*** DATA EXTRACT ***

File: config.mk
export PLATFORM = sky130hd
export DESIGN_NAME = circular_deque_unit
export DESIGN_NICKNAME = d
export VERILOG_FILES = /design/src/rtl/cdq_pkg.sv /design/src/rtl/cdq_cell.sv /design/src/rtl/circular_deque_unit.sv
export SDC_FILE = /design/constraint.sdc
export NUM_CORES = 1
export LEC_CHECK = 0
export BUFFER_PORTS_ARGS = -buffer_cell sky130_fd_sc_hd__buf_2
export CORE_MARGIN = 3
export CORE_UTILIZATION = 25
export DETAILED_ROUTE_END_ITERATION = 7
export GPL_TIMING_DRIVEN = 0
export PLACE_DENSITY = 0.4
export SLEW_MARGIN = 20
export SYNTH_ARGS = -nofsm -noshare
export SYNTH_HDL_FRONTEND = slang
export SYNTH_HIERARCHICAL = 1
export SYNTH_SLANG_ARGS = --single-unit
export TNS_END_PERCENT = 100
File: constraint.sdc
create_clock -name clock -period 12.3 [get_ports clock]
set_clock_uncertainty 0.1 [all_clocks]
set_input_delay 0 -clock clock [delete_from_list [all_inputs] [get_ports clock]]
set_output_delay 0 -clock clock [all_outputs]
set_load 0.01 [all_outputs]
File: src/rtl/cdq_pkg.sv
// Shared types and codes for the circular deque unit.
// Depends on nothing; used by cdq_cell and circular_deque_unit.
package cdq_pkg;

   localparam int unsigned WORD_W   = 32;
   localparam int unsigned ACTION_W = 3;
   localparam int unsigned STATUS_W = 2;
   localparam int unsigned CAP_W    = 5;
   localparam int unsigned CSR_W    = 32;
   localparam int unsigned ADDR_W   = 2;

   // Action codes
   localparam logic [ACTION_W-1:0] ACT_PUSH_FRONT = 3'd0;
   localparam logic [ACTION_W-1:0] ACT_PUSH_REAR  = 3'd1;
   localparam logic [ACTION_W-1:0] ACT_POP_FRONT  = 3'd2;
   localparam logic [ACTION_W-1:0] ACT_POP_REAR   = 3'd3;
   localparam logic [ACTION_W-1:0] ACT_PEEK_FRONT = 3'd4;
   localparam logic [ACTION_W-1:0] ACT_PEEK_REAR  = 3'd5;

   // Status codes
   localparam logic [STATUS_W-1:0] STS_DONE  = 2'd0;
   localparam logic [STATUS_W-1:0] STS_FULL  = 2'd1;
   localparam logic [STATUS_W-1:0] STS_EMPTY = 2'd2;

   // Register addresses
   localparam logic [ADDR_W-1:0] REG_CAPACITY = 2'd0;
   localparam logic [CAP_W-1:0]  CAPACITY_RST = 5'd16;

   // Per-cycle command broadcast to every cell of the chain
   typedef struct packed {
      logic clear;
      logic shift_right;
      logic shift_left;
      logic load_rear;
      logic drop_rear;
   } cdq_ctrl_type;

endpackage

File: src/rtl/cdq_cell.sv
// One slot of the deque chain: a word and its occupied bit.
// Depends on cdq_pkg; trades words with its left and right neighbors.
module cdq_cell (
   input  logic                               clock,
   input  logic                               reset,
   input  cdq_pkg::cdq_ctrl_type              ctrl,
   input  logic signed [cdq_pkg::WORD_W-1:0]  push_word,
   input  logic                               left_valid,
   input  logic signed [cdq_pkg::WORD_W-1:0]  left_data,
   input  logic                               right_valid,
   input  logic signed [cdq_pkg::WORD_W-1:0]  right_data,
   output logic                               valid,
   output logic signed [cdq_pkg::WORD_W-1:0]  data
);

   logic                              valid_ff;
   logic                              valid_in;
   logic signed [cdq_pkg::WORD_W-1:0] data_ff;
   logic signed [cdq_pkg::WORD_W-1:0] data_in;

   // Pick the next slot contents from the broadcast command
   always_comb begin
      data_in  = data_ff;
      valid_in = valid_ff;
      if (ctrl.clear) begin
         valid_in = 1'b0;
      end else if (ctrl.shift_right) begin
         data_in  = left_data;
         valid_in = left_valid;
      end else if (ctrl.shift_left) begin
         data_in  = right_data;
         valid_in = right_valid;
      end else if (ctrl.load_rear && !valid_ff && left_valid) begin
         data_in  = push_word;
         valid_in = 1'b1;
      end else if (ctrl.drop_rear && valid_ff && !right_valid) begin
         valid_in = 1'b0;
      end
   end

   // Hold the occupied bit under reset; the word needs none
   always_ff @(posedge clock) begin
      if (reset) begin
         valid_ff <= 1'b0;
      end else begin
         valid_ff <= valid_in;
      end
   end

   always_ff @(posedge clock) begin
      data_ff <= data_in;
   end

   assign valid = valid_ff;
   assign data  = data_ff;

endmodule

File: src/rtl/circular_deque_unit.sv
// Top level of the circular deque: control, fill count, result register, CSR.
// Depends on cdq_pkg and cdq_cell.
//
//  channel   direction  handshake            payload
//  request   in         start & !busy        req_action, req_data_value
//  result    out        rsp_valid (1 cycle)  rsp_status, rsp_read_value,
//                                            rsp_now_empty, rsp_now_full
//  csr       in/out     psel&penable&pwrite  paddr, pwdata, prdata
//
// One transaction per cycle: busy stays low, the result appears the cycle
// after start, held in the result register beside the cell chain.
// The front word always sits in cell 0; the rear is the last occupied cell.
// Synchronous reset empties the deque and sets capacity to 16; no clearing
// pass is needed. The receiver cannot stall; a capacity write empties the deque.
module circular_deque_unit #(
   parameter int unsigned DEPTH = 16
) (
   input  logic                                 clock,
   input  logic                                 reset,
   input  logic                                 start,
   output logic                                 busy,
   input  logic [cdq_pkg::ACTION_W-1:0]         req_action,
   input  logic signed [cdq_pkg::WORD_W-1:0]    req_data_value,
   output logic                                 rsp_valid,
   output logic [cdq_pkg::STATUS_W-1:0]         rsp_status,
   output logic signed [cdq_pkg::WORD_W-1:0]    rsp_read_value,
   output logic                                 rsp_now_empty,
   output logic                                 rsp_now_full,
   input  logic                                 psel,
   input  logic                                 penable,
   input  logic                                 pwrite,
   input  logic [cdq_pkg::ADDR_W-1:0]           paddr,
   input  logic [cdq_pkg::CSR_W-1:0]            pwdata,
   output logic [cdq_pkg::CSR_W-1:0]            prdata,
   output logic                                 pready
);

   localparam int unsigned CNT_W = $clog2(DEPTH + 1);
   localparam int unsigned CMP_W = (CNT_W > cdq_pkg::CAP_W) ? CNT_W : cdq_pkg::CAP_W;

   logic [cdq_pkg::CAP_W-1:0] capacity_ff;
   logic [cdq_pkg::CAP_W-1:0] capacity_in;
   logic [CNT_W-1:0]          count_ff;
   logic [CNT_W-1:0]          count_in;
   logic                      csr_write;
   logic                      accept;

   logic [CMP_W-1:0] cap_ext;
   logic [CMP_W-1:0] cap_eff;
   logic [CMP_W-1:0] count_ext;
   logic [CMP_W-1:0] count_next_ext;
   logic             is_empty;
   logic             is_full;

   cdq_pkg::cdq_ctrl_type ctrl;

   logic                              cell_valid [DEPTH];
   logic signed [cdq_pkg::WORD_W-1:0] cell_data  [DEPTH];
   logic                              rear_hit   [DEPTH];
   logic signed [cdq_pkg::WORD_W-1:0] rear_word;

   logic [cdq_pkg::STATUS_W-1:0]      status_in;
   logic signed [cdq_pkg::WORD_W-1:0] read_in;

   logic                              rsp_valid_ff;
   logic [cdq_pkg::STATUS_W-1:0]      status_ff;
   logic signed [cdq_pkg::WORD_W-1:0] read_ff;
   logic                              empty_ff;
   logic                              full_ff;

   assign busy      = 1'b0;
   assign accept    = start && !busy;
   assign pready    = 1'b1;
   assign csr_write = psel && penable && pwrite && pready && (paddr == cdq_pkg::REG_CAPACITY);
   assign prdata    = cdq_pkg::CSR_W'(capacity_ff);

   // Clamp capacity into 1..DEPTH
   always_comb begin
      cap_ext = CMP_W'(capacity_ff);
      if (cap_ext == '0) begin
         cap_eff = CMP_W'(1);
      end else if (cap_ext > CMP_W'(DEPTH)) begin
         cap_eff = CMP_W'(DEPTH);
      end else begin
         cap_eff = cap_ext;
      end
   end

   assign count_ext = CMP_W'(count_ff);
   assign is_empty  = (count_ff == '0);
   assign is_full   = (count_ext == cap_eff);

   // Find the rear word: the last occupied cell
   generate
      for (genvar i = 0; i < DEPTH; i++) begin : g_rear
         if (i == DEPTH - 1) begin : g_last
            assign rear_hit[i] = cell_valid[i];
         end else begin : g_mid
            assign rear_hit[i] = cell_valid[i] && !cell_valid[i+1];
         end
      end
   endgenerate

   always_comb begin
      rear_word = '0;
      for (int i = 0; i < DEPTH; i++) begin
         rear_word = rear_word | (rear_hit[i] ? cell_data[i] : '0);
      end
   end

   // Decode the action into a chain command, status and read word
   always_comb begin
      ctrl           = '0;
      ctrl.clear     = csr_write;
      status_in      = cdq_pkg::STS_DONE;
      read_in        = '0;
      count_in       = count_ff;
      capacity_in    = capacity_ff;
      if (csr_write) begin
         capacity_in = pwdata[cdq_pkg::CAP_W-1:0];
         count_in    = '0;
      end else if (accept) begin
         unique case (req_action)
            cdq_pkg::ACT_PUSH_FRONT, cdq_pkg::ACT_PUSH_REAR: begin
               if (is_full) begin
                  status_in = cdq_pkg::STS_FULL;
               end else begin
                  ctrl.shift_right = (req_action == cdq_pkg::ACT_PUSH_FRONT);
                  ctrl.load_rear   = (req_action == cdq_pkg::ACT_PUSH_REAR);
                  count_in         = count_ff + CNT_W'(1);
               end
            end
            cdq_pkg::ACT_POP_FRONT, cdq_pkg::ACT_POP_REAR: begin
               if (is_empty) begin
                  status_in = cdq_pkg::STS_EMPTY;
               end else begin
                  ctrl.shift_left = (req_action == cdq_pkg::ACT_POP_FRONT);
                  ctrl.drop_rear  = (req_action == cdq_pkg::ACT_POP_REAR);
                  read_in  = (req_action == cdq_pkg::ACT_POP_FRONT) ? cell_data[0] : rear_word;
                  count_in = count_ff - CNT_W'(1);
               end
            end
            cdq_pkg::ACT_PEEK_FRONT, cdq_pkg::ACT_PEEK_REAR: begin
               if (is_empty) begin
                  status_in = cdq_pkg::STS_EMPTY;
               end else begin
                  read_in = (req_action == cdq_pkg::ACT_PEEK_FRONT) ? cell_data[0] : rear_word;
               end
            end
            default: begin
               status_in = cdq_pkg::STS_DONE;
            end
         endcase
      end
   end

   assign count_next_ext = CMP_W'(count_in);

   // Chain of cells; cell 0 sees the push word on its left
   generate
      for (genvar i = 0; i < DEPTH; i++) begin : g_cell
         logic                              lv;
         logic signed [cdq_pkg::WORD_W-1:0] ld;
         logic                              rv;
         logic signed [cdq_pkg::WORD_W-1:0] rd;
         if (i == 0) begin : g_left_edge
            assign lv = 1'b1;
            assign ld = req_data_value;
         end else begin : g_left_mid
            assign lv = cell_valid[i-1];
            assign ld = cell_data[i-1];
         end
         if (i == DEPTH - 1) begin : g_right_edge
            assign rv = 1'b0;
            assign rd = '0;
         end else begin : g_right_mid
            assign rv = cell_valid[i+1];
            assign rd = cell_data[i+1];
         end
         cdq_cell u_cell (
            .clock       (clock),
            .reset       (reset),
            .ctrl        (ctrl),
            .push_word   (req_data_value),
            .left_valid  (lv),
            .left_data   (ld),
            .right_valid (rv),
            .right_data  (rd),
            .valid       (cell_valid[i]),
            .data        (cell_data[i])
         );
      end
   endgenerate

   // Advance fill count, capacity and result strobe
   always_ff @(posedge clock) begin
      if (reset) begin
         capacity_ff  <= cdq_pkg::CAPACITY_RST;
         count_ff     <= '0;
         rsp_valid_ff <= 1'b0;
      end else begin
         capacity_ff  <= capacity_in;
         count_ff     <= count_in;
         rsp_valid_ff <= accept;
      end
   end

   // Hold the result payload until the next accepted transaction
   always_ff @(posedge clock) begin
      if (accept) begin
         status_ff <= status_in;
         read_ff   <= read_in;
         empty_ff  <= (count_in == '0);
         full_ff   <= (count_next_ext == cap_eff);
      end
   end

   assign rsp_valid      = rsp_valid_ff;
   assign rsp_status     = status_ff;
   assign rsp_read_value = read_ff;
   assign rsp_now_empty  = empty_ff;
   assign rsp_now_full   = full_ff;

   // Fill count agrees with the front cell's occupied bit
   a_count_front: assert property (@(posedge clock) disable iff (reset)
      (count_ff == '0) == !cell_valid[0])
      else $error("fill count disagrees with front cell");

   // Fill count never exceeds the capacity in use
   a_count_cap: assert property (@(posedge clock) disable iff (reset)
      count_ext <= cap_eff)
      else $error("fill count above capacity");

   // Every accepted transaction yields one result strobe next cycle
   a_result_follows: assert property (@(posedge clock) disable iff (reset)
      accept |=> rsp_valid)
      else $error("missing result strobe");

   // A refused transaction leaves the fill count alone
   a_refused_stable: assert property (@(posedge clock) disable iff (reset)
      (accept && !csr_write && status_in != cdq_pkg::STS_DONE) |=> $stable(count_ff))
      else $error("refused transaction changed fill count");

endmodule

***

### WHAT THE TASK REQUIRES
If a line in the material above contains the word "empties", copy it.

### ANSWER FOR THE TASK
// Synchronous reset empties the deque and sets capacity to 16; no clearing
// pass is needed. The receiver cannot stall; a capacity write empties the deque.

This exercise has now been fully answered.